To the casual viewer who just likes a good tense police mystery drama, the Swedish series Jordskott seems to be exactly that right up until the moment we suddenly realize it’s also a sci-fi horror story.
That’s a brilliant move by the creators of Jordskott, which becomes available to U.S. viewers Thursday through the AMC streaming service Shudder.
Because by the time the fantasy elements surface, all those viewers who ordinarily prefer real-life drama to the supernatural will have been drawn into a highly engaging tale of a police detective in search of her mysteriously missing daughter.
Swedish actress Moa Gammel plays the detective, Eva Thornblad, whose daughter Josefine (Stina Sundlof) disappeared at a lakeside picnic seven years earlier.
The official verdict was that she slipped into the water and drowned. But no body was found, and Eva has remained convinced Josefine was somehow taken.
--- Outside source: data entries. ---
`src/design/ptp_pkg.sv`:
```
// shared constants, types and helpers of the pes to transport packetizer
// no dependencies; imported by every module and interface of the block but ptp_ram
package ptp_pkg;

    localparam int STREAMS_PER_PROGRAM = 8;
    localparam int PROGRAM_COUNT       = 8;
    localparam int LENGTH_BITS         = 20;

    // field widths of the channels
    localparam int LEN_W  = 20;
    localparam int PTS_W  = 33;
    localparam int IDX_W  = 3;
    localparam int BYTE_W = 8;
    localparam int PID_W  = 13;
    localparam int CC_W   = 4;

    // continuity counter store
    localparam int CC_SLOTS  = 64;
    localparam int SLOT_W    = $clog2(CC_SLOTS);

    localparam logic [LEN_W-1:0] LEN_MASK = LEN_W'((64'd1 << LENGTH_BITS) - 64'd1);

    localparam logic [BYTE_W-1:0] TS_SYNC       = 8'h47;
    localparam logic [PID_W-1:0]  PID_BASE      = 13'h0100;
    localparam logic [BYTE_W-1:0] FIRST_PAYLOAD = 8'd176;
    localparam logic [BYTE_W-1:0] LATER_PAYLOAD = 8'd182;
    localparam logic [BYTE_W-1:0] PACKET_SIZE   = 8'd188;
    localparam logic [BYTE_W-1:0] ADAPT_BASE    = 8'd183;
    localparam logic [BYTE_W-1:0] PCR_EXT_LOW   = 8'h7e;
    localparam logic [BYTE_W-1:0] STUFF_BYTE    = 8'hff;
    localparam logic [BYTE_W-1:0] CC_HIGH       = 8'h30;
    localparam logic [BYTE_W-1:0] PUSI_BIT      = 8'h40;
    localparam logic [BYTE_W-1:0] PCR_PRESENT   = 8'h10;

    // action codes
    localparam logic ACT_START = 1'b0;
    localparam logic ACT_STEP  = 1'b1;

    // byte positions inside a packet header
    localparam logic [BYTE_W-1:0] POS_SYNC   = 8'd0;
    localparam logic [BYTE_W-1:0] POS_PID_HI = 8'd1;
    localparam logic [BYTE_W-1:0] POS_PID_LO = 8'd2;
    localparam logic [BYTE_W-1:0] POS_CC     = 8'd3;
    localparam logic [BYTE_W-1:0] POS_ALEN   = 8'd4;
    localparam logic [BYTE_W-1:0] POS_FLAGS  = 8'd5;
    localparam logic [BYTE_W-1:0] POS_PCR0   = 8'd6;
    localparam logic [BYTE_W-1:0] POS_PCR1   = 8'd7;
    localparam logic [BYTE_W-1:0] POS_PCR2   = 8'd8;
    localparam logic [BYTE_W-1:0] POS_PCR3   = 8'd9;
    localparam logic [BYTE_W-1:0] POS_PCR4   = 8'd10;
    localparam logic [BYTE_W-1:0] POS_PCR5   = 8'd11;
    localparam logic [BYTE_W-1:0] POS_LAST   = 8'd187;

    // frame state handed to the byte formatter
    typedef struct packed {
        logic [BYTE_W-1:0] byte_in_packet;
        logic [BYTE_W-1:0] payload;
        logic              first_pkt;
        logic [PID_W-1:0]  pid;
        logic [PTS_W-1:0]  pcr;
        logic [LEN_W-1:0]  bytes_left;
        logic [CC_W-1:0]   cc;
    } t_frame_state;

    // formatter answer: output byte, flags and next frame state
    typedef struct packed {
        logic [BYTE_W-1:0] ts_byte;
        logic              took;
        logic              first;
        logic              last;
        logic              cc_bump;
        logic [BYTE_W-1:0] byte_in_packet;
        logic [BYTE_W-1:0] payload;
        logic              first_pkt;
        logic [LEN_W-1:0]  bytes_left;
        logic              frame_active;
    } t_fmt_res;

endpackage

```
`src/design/ptp_fmt.sv`:
```
// byte formatter: picks the transport byte for the current packet position
// depends on ptp_pkg; purely combinational
module ptp_fmt import ptp_pkg::*; (
    input  t_frame_state      i_st,
    input  logic [BYTE_W-1:0] i_data_byte,
    output t_fmt_res          o_res
);
    logic [BYTE_W-1:0] b;
    logic [BYTE_W-1:0] limit;
    logic [BYTE_W-1:0] pay;
    logic [LEN_W-1:0]  bl_next;

    always_comb begin
        b     = i_st.byte_in_packet;
        limit = i_st.first_pkt ? FIRST_PAYLOAD : LATER_PAYLOAD;
        // payload size is fixed at the sync byte
        if (b == POS_SYNC) begin
            pay = (i_st.bytes_left < LEN_W'(limit)) ? i_st.bytes_left[BYTE_W-1:0] : limit;
        end else begin
            pay = i_st.payload;
        end

        o_res         = '0;
        o_res.payload = pay;

        if (b == POS_SYNC) begin
            o_res.ts_byte = TS_SYNC;
            o_res.first   = 1'b1;
        end else if (b == POS_PID_HI) begin
            o_res.ts_byte = (i_st.first_pkt ? PUSI_BIT : '0) |
                            {3'b000, i_st.pid[PID_W-1:8]};
        end else if (b == POS_PID_LO) begin
            o_res.ts_byte = i_st.pid[7:0];
        end else if (b == POS_CC) begin
            o_res.ts_byte = CC_HIGH | {4'b0000, i_st.cc};
            o_res.cc_bump = 1'b1;
        end else if (b == POS_ALEN) begin
            o_res.ts_byte = ADAPT_BASE - pay;
        end else if (b == POS_FLAGS) begin
            o_res.ts_byte = i_st.first_pkt ? PCR_PRESENT : '0;
        end else if (i_st.first_pkt && b == POS_PCR0) begin
            o_res.ts_byte = i_st.pcr[32:25];
        end else if (i_st.first_pkt && b == POS_PCR1) begin
            o_res.ts_byte = i_st.pcr[24:17];
        end else if (i_st.first_pkt && b == POS_PCR2) begin
            o_res.ts_byte = i_st.pcr[16:9];
        end else if (i_st.first_pkt && b == POS_PCR3) begin
            o_res.ts_byte = i_st.pcr[8:1];
        end else if (i_st.first_pkt && b == POS_PCR4) begin
            o_res.ts_byte = {i_st.pcr[0], 7'b0} | PCR_EXT_LOW;
        end else if (i_st.first_pkt && b == POS_PCR5) begin
            o_res.ts_byte = '0;
        end else if (b < PACKET_SIZE - pay) begin
            o_res.ts_byte = STUFF_BYTE;
        end else begin
            o_res.ts_byte = i_data_byte;
            o_res.took    = 1'b1;
        end

        bl_next = (o_res.took && i_st.bytes_left != '0) ?
                  i_st.bytes_left - LEN_W'(1) : i_st.bytes_left;
        o_res.bytes_left = bl_next;

        if (b >= POS_LAST) begin
            o_res.byte_in_packet = '0;
            o_res.first_pkt      = 1'b0;
            o_res.last           = (bl_next == '0);
            o_res.frame_active   = (bl_next != '0);
        end else begin
            o_res.byte_in_packet = b + BYTE_W'(1);
            o_res.first_pkt      = i_st.first_pkt;
            o_res.frame_active   = 1'b1;
        end
    end
endmodule

```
Now Eva’s father Johan (Lars-Erik Berenett) has died, and she has returned to her hometown, which is where the fateful picnic took place.
Nominally a routine visit to wrap up her father’s estate, Eva’s return slowly becomes a dramatic onion, with complex and troubling stories surfacing as multiple layers peels away.
It turns out Eva hadn’t spoken to her father since Josefine’s disappearance. It also turns out her father was one of the owners of a huge logging company that wielded great influence over everyone and everything in the area.
All this unfolds at a deliberate pace, as Scandinavian drama tends to do, and the skies usually remain appropriately grey. We never end up drumming our fingers, however, because Gammel makes Eva a fascinating presence.
She’s been compared to the Sarah Linden character in The Killing, probably because she’s closed, taciturn and obviously in considerable pain. She’s also very good at her job and she throws herself into it with single-minded abandon.
Back in Stockholm, where she moved years earlier to establish a life of her own, she’s in the police unit that tries to talk psychotics out of doing terrible things like killing people.
She’s still shaking off a particularly traumatic encounter with a man holding a loaded rifle when her father’s death brings her back home.
By coincidence, perhaps, another young child has just mysteriously disappeared in that area, and Eva is convinced there’s a link somewhere to Josefine’s case.
In the course of making inquiries she runs into several investigators who are working the new case. Veteran Goran Wass (Goran Ragnerstam) is skeptical about Eva’s longshot theories. The younger Tom Aronsson (Richard Forsgren) seems more open.
Meanwhile, we start becoming more aware of the simmering dramas within the town itself, many of them tied to the growing controversy over the ecological practices of Johan Thornblad’s company.
Eva seems aware of these dramas, though we get few clues in the early episodes as to exactly how much or how she feels about them.
Mostly, it’s clear; she’s focused on finding her daughter, or at least what happened to her daughter.
That mission turns out not to be simple, even before a stunning moment near the end of the first episode that could change everything.
By that time, Jordskott will already have most viewers hooked – even if suddenly they’re looking at what could be a rather kind of onion.
[The first season of Jordskott is 10 episodes, and Shudder will release two every Thursday for five weeks. A second season is planned for release next year. The U.S. version retains the Swedish dialogue, with subtitles.]